[Saved data entries]
****
[src/rtl/string_to_int64_parser_core_defines.svh]
// Assertion macros for the parser RTL.
`ifndef STRING_TO_INT64_PARSER_CORE_DEFINES_SVH
`define STRING_TO_INT64_PARSER_CORE_DEFINES_SVH

// Same-cycle implication, clocked on clk_i and quiet during reset.
`define STIP_ASSERT(name, prop, msg) \
  name: assert property (@(posedge clk_i) disable iff (!rst_ni) prop) else $error(msg);

// Antecedent in one cycle, consequent in the next.
`define STIP_ASSERT_NXT(name, ante, cons, msg) \
  name: assert property (@(posedge clk_i) disable iff (!rst_ni) (ante) |=> (cons)) \
    else $error(msg);

`endif

[src/rtl/stip_pkg.sv]
`timescale 1ns / 1ps
package stip_pkg;

  localparam int unsigned PosWidth  = 32;
  localparam int unsigned ClsDepth  = 4;
  localparam int unsigned ClsPtrW   = $clog2(ClsDepth);
  localparam int unsigned ClsCntW   = $clog2(ClsDepth + 1);
  localparam int unsigned ResDepth  = 2;
  localparam int unsigned ResPtrW   = $clog2(ResDepth);
  localparam int unsigned ResCntW   = $clog2(ResDepth + 1);

  localparam logic [5:0] MaxBase    = 6'd36;
  localparam logic [5:0] NoDigit    = 6'd36;
  localparam logic [5:0] BaseHex    = 6'd16;
  localparam logic [5:0] BaseOct    = 6'd8;
  localparam logic [5:0] BaseDec    = 6'd10;
  localparam logic [5:0] BaseBad    = 6'd1;
  localparam logic [7:0] ChLowerX   = 8'h78;
  localparam logic [7:0] ChUpperX   = 8'h58;
  localparam logic [7:0] ChZero     = 8'h30;
  localparam logic [7:0] ChPlus     = 8'h2B;
  localparam logic [7:0] ChMinus    = 8'h2D;
  localparam logic [63:0] SignedMax = 64'h7FFF_FFFF_FFFF_FFFF;
  localparam logic [63:0] EndMax    = 64'h0000_0000_FFFF_FFFF;

  typedef enum logic [5:0] {
    PH_IDLE   = 6'b000001,
    PH_SPACE  = 6'b000010,
    PH_SIGN   = 6'b000100,
    PH_ZERO   = 6'b001000,
    PH_X      = 6'b010000,
    PH_DIGITS = 6'b100000
  } phase_e;

  typedef enum logic [1:0] {
    ST_OK      = 2'd0,
    ST_RANGE   = 2'd1,
    ST_BADBASE = 2'd2
  } status_e;

  typedef struct packed {
    logic       first;
    logic       space;
    logic       minus;
    logic       plus;
    logic       zero;
    logic       x;
    logic [5:0] digit;
  } cls_t;

  typedef struct packed {
    logic [63:0] value;
    logic [31:0] end_offset;
    status_e     status;
  } res_t;

endpackage

[src/rtl/string_to_int64_parser_core.sv]
`timescale 1ns / 1ps
// Streaming signed 64-bit integer parser, one character per transfer.
// Input queue: drive char_code_i and first_char_i with push while full is low.
// A character with first_char_i high starts a new conversion and drops any
// conversion still open. Each finished conversion gives one result on the output
// queue: value_o, end_offset_o and status_o (0 ok, 1 range, 2 invalid base).
// The oldest result is shown while empty is low and leaves on pop.
// The base is written through cfg_valid_i/cfg_radix_i (cfg_ready_o is always
// high); the user must write it only while the block is idle, as the block
// does not enforce it. It is sampled at each conversion start. Throughput is
// one character per cycle while the result queue is not full, set by the digit
// accumulate step (a 64-by-6 multiply, add and range compare). An ending
// character is registered in the four-entry character queue, its result in the
// two-entry result queue. When the receiver stalls, that queue fills, the
// engine halts, full rises once the character queue fills; nothing is lost.
// Reset empties both queues, returns the engine to idle and sets base 0.
module string_to_int64_parser_core (
  input  logic               clk_i,
  input  logic               rst_ni,
  input  logic               push,
  output logic               full,
  input  logic [7:0]         char_code_i,
  input  logic               first_char_i,
  output logic               empty,
  input  logic               pop,
  output logic signed [63:0] value_o,
  output logic [31:0]        end_offset_o,
  output logic [1:0]         status_o,
  input  logic               cfg_valid_i,
  output logic               cfg_ready_o,
  input  logic [5:0]         cfg_radix_i
);
  import stip_pkg::*;

  logic [5:0] radix_q;
  logic       cls_valid, cls_pop, res_full, res_push;
  cls_t       cls;
  res_t       res_in, res_out;

  assign cfg_ready_o = 1'b1;

  always_ff @(posedge clk_i or negedge rst_ni) begin
    if (!rst_ni) begin
      radix_q <= '0;
    end else if (cfg_valid_i && cfg_ready_o) begin
      radix_q <= cfg_radix_i;
    end
  end

  stip_front u_front (
    .clk_i        (clk_i),
    .rst_ni       (rst_ni),
    .push_i       (push),
    .full_o       (full),
    .char_code_i  (char_code_i),
    .first_char_i (first_char_i),
    .pop_i        (cls_pop),
    .valid_o      (cls_valid),
    .cls_o        (cls)
  );

  stip_back u_back (
    .clk_i       (clk_i),
    .rst_ni      (rst_ni),
    .radix_i     (radix_q),
    .cls_valid_i (cls_valid),
    .cls_i       (cls),
    .cls_pop_o   (cls_pop),
    .res_full_i  (res_full),
    .res_push_o  (res_push),
    .res_o       (res_in)
  );

  stip_res_q u_res_q (
    .clk_i   (clk_i),
    .rst_ni  (rst_ni),
    .push_i  (res_push),
    .res_i   (res_in),
    .full_o  (res_full),
    .pop_i   (pop),
    .empty_o (empty),
    .res_o   (res_out)
  );

  assign value_o      = res_out.value;
  assign end_offset_o = res_out.end_offset;
  assign status_o     = res_out.status;

endmodule

[src/rtl/stip_front.sv]
`timescale 1ns / 1ps
module stip_front (
  input  logic          clk_i,
  input  logic          rst_ni,
  input  logic          push_i,
  output logic          full_o,
  input  logic [7:0]    char_code_i,
  input  logic          first_char_i,
  input  logic          pop_i,
  output logic          valid_o,
  output stip_pkg::cls_t cls_o
);
  import stip_pkg::*;

  cls_t               mem_q [ClsDepth];
  cls_t               cls_in;
  logic [ClsPtrW-1:0] wr_q, rd_q;
  logic [ClsCntW-1:0] cnt_q, cnt_d;
  logic               wr_en, rd_en;

  always_comb begin
    cls_in.first = first_char_i;
    cls_in.space = (char_code_i == 8'd32) || (char_code_i >= 8'd9 && char_code_i <= 8'd13);
    cls_in.minus = (char_code_i == ChMinus);
    cls_in.plus  = (char_code_i == ChPlus);
    cls_in.zero  = (char_code_i == ChZero);
    cls_in.x     = (char_code_i == ChLowerX) || (char_code_i == ChUpperX);
    if (char_code_i >= 8'h30 && char_code_i <= 8'h39) begin
      cls_in.digit = 6'(char_code_i - 8'h30);
    end else if (char_code_i >= 8'h61 && char_code_i <= 8'h7A) begin
      cls_in.digit = 6'(char_code_i - 8'h61 + 8'd10);
    end else if (char_code_i >= 8'h41 && char_code_i <= 8'h5A) begin
      cls_in.digit = 6'(char_code_i - 8'h41 + 8'd10);
    end else begin
      cls_in.digit = NoDigit;
    end
  end

  assign full_o  = (cnt_q == ClsCntW'(ClsDepth));
  assign valid_o = (cnt_q != '0);
  assign wr_en   = push_i && !full_o;
  assign rd_en   = pop_i && valid_o;
  assign cls_o   = mem_q[rd_q];

  always_comb begin
    cnt_d = cnt_q;
    if (wr_en && !rd_en) begin
      cnt_d = cnt_q + 1'b1;
    end else if (!wr_en && rd_en) begin
      cnt_d = cnt_q - 1'b1;
    end
  end

  always_ff @(posedge clk_i or negedge rst_ni) begin
    if (!rst_ni) begin
      wr_q  <= '0;
      rd_q  <= '0;
      cnt_q <= '0;
    end else begin
      cnt_q <= cnt_d;
      if (wr_en) begin
        wr_q <= wr_q + 1'b1;
      end
      if (rd_en) begin
        rd_q <= rd_q + 1'b1;
      end
    end
  end

  always_ff @(posedge clk_i) begin
    if (wr_en) begin
      mem_q[wr_q] <= cls_in;
    end
  end

endmodule

[src/rtl/stip_back.sv]
`timescale 1ns / 1ps
`include "string_to_int64_parser_core_defines.svh"
module stip_back (
  input  logic           clk_i,
  input  logic           rst_ni,
  input  logic [5:0]     radix_i,
  input  logic           cls_valid_i,
  input  stip_pkg::cls_t cls_i,
  output logic           cls_pop_o,
  input  logic           res_full_i,
  output logic           res_push_o,
  output stip_pkg::res_t res_o
);
  import stip_pkg::*;

  phase_e              phase_q, phase_d, c_phase;
  logic [5:0]          base_q, base_d, c_base, take_base, begin_base;
  logic                neg_q, neg_d, c_neg;
  logic [63:0]         mag_q, mag_d, c_mag;
  logic                ovf_q, ovf_d, c_ovf;
  logic [PosWidth-1:0] pos_q, pos_d, c_pos;
  logic [PosWidth-1:0] zend_q, zend_d, c_zend;
  logic                adv, start, bad_base, do_begin, do_take, emit;
  logic [63:0]         limit, lim_q, emit_end;
  logic [69:0]         prod;

  function automatic logic [PosWidth-1:0] sat_inc(input logic [PosWidth-1:0] v);
    return (v == '1) ? v : v + 1'b1;
  endfunction

  assign adv       = cls_valid_i && !res_full_i;
  assign cls_pop_o = adv;
  assign start     = cls_i.first;
  assign bad_base  = (radix_i == BaseBad) || (radix_i > MaxBase);

  assign c_phase = start ? PH_SPACE : phase_q;
  assign c_base  = start ? radix_i : base_q;
  assign c_neg   = start ? 1'b0 : neg_q;
  assign c_mag   = start ? '0 : mag_q;
  assign c_ovf   = start ? 1'b0 : ovf_q;
  assign c_pos   = start ? '0 : pos_q;
  assign c_zend  = start ? '0 : zend_q;

  assign limit = SignedMax + 64'(c_neg);
  assign lim_q = SignedMax + 64'(neg_q);

  always_comb begin
    phase_d    = c_phase;
    base_d     = c_base;
    neg_d      = c_neg;
    mag_d      = c_mag;
    ovf_d      = c_ovf;
    zend_d     = c_zend;
    do_begin   = 1'b0;
    do_take    = 1'b0;
    take_base  = c_base;
    begin_base = c_base;
    emit       = 1'b0;
    emit_end   = '0;
    res_o      = '{value: '0, end_offset: '0, status: ST_OK};
    prod       = '0;

    if (start && bad_base) begin
      emit         = 1'b1;
      res_o.status = ST_BADBASE;
      phase_d      = PH_IDLE;
      base_d       = '0;
    end else begin
      case (c_phase)
        PH_SPACE: begin
          if (cls_i.space) begin
            phase_d = PH_SPACE;
          end else if (cls_i.minus) begin
            neg_d   = 1'b1;
            phase_d = PH_SIGN;
          end else if (cls_i.plus) begin
            phase_d = PH_SIGN;
          end else begin
            do_begin = 1'b1;
          end
        end
        PH_SIGN: begin
          do_begin = 1'b1;
        end
        PH_ZERO: begin
          if (cls_i.x) begin
            phase_d = PH_X;
          end else begin
            take_base = (c_base == '0) ? BaseOct : c_base;
            base_d    = take_base;
            do_take   = 1'b1;
          end
        end
        PH_X: begin
          if (cls_i.digit < BaseHex) begin
            take_base = BaseHex;
            base_d    = BaseHex;
            do_take   = 1'b1;
          end else begin
            emit     = 1'b1;
            emit_end = 64'(c_zend);
            phase_d  = PH_IDLE;
          end
        end
        PH_DIGITS: begin
          do_take = 1'b1;
        end
        default: begin
          phase_d = c_phase;
        end
      endcase
    end

    if (do_begin) begin
      if (cls_i.zero && (c_base == '0 || c_base == BaseHex)) begin
        zend_d  = sat_inc(c_pos);
        phase_d = PH_ZERO;
      end else begin
        begin_base = (c_base == '0) ? BaseDec : c_base;
        base_d     = begin_base;
        if (cls_i.digit >= begin_base) begin
          emit    = 1'b1;
          phase_d = PH_IDLE;
        end else begin
          take_base = begin_base;
          do_take   = 1'b1;
        end
      end
    end

    if (do_take) begin
      prod = 70'(c_mag) * 70'(take_base) + 70'(cls_i.digit);
      if (cls_i.digit >= take_base) begin
        emit         = 1'b1;
        emit_end     = 64'(c_pos);
        res_o.value  = c_neg ? (64'd0 - c_mag) : c_mag;
        res_o.status = c_ovf ? ST_RANGE : ST_OK;
        phase_d      = PH_IDLE;
      end else begin
        if (!c_ovf) begin
          if (prod > 70'(limit)) begin
            ovf_d = 1'b1;
            mag_d = limit;
          end else begin
            mag_d = prod[63:0];
          end
        end
        phase_d = PH_DIGITS;
      end
    end

    res_o.end_offset = (emit_end > EndMax) ? '1 : emit_end[31:0];
    pos_d = (phase_d != PH_IDLE) ? sat_inc(c_pos) : c_pos;
  end

  assign res_push_o = adv && emit;

  always_ff @(posedge clk_i or negedge rst_ni) begin
    if (!rst_ni) begin
      phase_q <= PH_IDLE;
      base_q  <= '0;
      neg_q   <= 1'b0;
      mag_q   <= '0;
      ovf_q   <= 1'b0;
      pos_q   <= '0;
      zend_q  <= '0;
    end else if (adv) begin
      phase_q <= phase_d;
      base_q  <= base_d;
      neg_q   <= neg_d;
      mag_q   <= mag_d;
      ovf_q   <= ovf_d;
      pos_q   <= pos_d;
      zend_q  <= zend_d;
    end
  end

  `STIP_ASSERT(a_badbase_on_start, res_push_o && (res_o.status == ST_BADBASE) |-> cls_i.first, "Invalid base result without a starting character.")
  `STIP_ASSERT(a_ovf_saturated, ovf_q |-> (mag_q == lim_q), "Overflow flag set but magnitude is not saturated.")
  `STIP_ASSERT(a_prefix_clean, (phase_q == PH_SPACE) || (phase_q == PH_SIGN) |-> (mag_q == '0) && !ovf_q, "Magnitude not clear before the first digit.")
  `STIP_ASSERT_NXT(a_badbase_idle, adv && cls_i.first && bad_base, phase_q == PH_IDLE, "Invalid base did not end the conversion.")

endmodule

[src/rtl/stip_res_q.sv]
`timescale 1ns / 1ps
module stip_res_q (
  input  logic           clk_i,
  input  logic           rst_ni,
  input  logic           push_i,
  input  stip_pkg::res_t res_i,
  output logic           full_o,
  input  logic           pop_i,
  output logic           empty_o,
  output stip_pkg::res_t res_o
);
  import stip_pkg::*;

  res_t               mem_q [ResDepth];
  logic [ResPtrW-1:0] wr_q, rd_q;
  logic [ResCntW-1:0] cnt_q, cnt_d;
  logic               wr_en, rd_en;

  assign full_o  = (cnt_q == ResCntW'(ResDepth));
  assign empty_o = (cnt_q == '0);
  assign wr_en   = push_i && !full_o;
  assign rd_en   = pop_i && !empty_o;
  assign res_o   = mem_q[rd_q];

  always_comb begin
    cnt_d = cnt_q;
    if (wr_en && !rd_en) begin
      cnt_d = cnt_q + 1'b1;
    end else if (!wr_en && rd_en) begin
      cnt_d = cnt_q - 1'b1;
    end
  end

  always_ff @(posedge clk_i or negedge rst_ni) begin
    if (!rst_ni) begin
      wr_q  <= '0;
      rd_q  <= '0;
      cnt_q <= '0;
    end else begin
      cnt_q <= cnt_d;
      if (wr_en) begin
        wr_q <= wr_q + 1'b1;
      end
      if (rd_en) begin
        rd_q <= rd_q + 1'b1;
      end
    end
  end

  always_ff @(posedge clk_i) begin
    if (wr_en) begin
      mem_q[wr_q] <= res_i;
    end
  end

endmodule
[config.mk]
export PLATFORM = sky130hd
export DESIGN_NAME = string_to_int64_parser_core
export DESIGN_NICKNAME = d
export VERILOG_FILES = /design/src/rtl/stip_pkg.sv /design/src/rtl/string_to_int64_parser_core.sv /design/src/rtl/stip_front.sv /design/src/rtl/stip_back.sv /design/src/rtl/stip_res_q.sv
export VERILOG_INCLUDE_DIRS = /design/src /design/src/rtl
export SDC_FILE = /design/constraint.sdc
export NUM_CORES = 2
export LEC_CHECK = 0
export BUFFER_PORTS_ARGS = -buffer_cell sky130_fd_sc_hd__buf_2
export CORE_MARGIN = 5
export CORE_UTILIZATION = 55
export CTS_CLUSTER_DIAMETER = 120
export DETAILED_ROUTE_END_ITERATION = 10
export GPL_TIMING_DRIVEN = 0
export PLACE_DENSITY = 0.72
export SYNTH_ARGS = -nofsm -noshare
export SYNTH_HDL_FRONTEND = slang
export SYNTH_SLANG_ARGS = --single-unit
[constraint.sdc]
create_clock -name clk_i -period 14 [get_ports clk_i]
set_clock_uncertainty 0.2 [all_clocks]
set_input_delay 4.2 -clock clk_i [delete_from_list [all_inputs] [get_ports clk_i]]
set_output_delay 4.2 -clock clk_i [all_outputs]
set_load 0.05 [all_outputs]
# Word level (Yosys, flattened, before mapping)
# Memory sizes are Yosys's and may differ from the RTL's.
# Cells that the tools add are included.
# Widths: inputs -> output; s select.
[totals] regBits=159 ramBits=244 inputBits=20 out_inout_bits=101 elab_cells=188 memories=2
[mem_list] memory="u_res_q.mem_q" words=2 word_bits=98 read_ports=1 rd_clocked_by_memory_dff=0 write_ports=1 line_no="stip_res_q.sv:14" rtl="res_t mem_q [ResDepth];"
[mem_list] memory="u_front.mem_q" words=4 word_bits=12 read_ports=1 rd_clocked_by_memory_dff=0 write_ports=1 line_no="stip_front.sv:15" rtl="cls_t mem_q [ClsDepth];"
[op_classes] add_sub_neg=17 n_mul=1 magnitude_cmp=14 n_eq_ne=17 n_mux=91 n_reduce_logical=32
[op_table] op="$mux 64" count=12
[op_table] op="$mux 32" count=8
[op_table] op="$mux 6" count=27
[op_table] op="$add 70x6->70" count=1
[op_table] op="$gt 70x64->1" count=1
[op_table] op="$mul 64x6->70" count=1
[op_table] op="$add 63x1->64 const A" count=1
[op_table] op="$gt 64x32->1 const B" count=1
[op_table] op="$sub 1x64->64 const A" count=1
[op_table] op="$mux 1" count=33
[op_table] op="$add 32x1->32 const B" count=1
[op_table] op="$eq 32x32->1 const B" count=1
[op_table] op="$eq 8x6->1 const B" count=4
[op_table] op="$pmux 6 s3" count=1
[op_table] op="$eq 8x7->1 const B" count=2
[op_table] op="$ge 8x7->1 const B" count=2
[op_table] op="$le 8x7->1 const B" count=2
[op_table] op="$logic_and 1x1->1" count=16
[op_table] op="$add 6x4->6 const B" count=2
[op_table] op="$eq 6x5->1 const B" count=2
[op_table] op="$ge 6x6->1" count=2
[op_table] op="$pmux 6 s2" count=1
[op_table] op="$sub 6x6->6 const B" count=2
[op_table] op="$mux 2" count=5
[op_table] op="other kinds (29)" count=43

# Logic depth before layout (Yosys ltp)
# An unclocked memory read counts as a cell.
[logic_depth] depth_word=19 depth_mapped=55 ltp_nobuf=46

# By module
# A second synthesis with hierarchy kept.
[unflattened] hier_cells=3591 area_unflattened_um2=34538.1
[modules_own_cells] module="stip_back" instances=1 cells_each=3086 area_per_inst_um2=24383.4 seq_area_each_um2=3554.7
[modules_own_cells] module="stip_res_q" instances=1 cells_each=324 area_per_inst_um2=7297.0 seq_area_each_um2=5985.7
[modules_own_cells] module="stip_front" instances=1 cells_each=166 area_per_inst_um2=2595.0 seq_area_each_um2=1616.6
[modules_own_cells] module="string_to_int64_parser_core" instances=1 cells_each=15 area_per_inst_um2=262.8 seq_area_each_um2=150.1

# Worst setup path before layout
# OpenSTA, ideal clock, no wires.
[synth_path] kind="register -> register" startpoint="register u_front.rd_q[0]" endpoint="register u_back.mag_q[42]" setup_time_ps=94 t_arrival_ps=11262 t_required_ps=13706 path_slack_ps=2444 stages_incl_launch_ff=54 path_buffers=9 synth_period_minus_slack_ps=11556 cell_sequence="dfrtp_1 -> buf_2 -> mux4_2 -> buf_2 -> clkbuf_1 -> clkbuf_1 -> clkbuf_1 -> buf_1 -> mux2i_1 -> inv_1 -> ha_1 -> nand2b_1 -> a21o_1 -> a21oi_1 -> maj3_1 -> a21oi_1 -> nor2_1 -> o21ai_0 -> [... 18 more ...] -> o21ai_0 -> nand2b_1 -> a21oi_1 -> xnor2_1 -> ha_1 -> and3_1 -> nand4_1 -> nor2_1 -> and4_1 -> nand4_1 -> o22a_1 -> a21oi_1 -> nand4_1 -> or3_1 -> buf_6 -> a22o_4 -> buf_6 -> a221oi_2"
[synth_between] elab_chain_len=17 elab_cells_between_ends=48 cone_classes="add/sub (2); mul (1); order compare (4); eq/ne (6); mux (30); reduce/logical (4); memory (1)"
[synth_lines] item="start, declared" line_no="stip_front.sv:17" rtl="logic [ClsPtrW-1:0] wr_q, rd_q;"
[synth_lines] item="start signal, assigned" line_no="stip_front.sv:65" rtl="rd_q <= rd_q + 1'b1;"
[synth_lines] item="$mem_v2 4x12 *"
[synth_lines] item="parallel branches: the longest is 15 deep, another holds $mul 64x6->70"
[synth_lines] item="$mux 64 *" line_no="stip_back.sv:131" rtl="if (do_take) begin"
[synth_lines] item="end signal, assigned" line_no="stip_back.sv:171" rtl="mag_q <= mag_d;"
[synth_lines] item="end, declared" line_no="stip_back.sv:19" rtl="logic [63:0] mag_q, mag_d, c_mag;"
# Every way passes the cells marked *.
# A chain may end at the register's enable or synchronous reset.

# Worst setup path in the final report
[layout_path] startpoint="register u_front.rd_q[0]" endpoint="register u_back.mag_q[53]"
# Same word-level chain as after synthesis.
****
* _WHAT IS EXPECTED_: Check each line of the records for the word "disable", and show the lines that contain it.

* _RESPONSE TO THE EXERCISE_:
  name: assert property (@(posedge clk_i) disable iff (!rst_ni) prop) else $error(msg);
  name: assert property (@(posedge clk_i) disable iff (!rst_ni) (ante) |=> (cons)) \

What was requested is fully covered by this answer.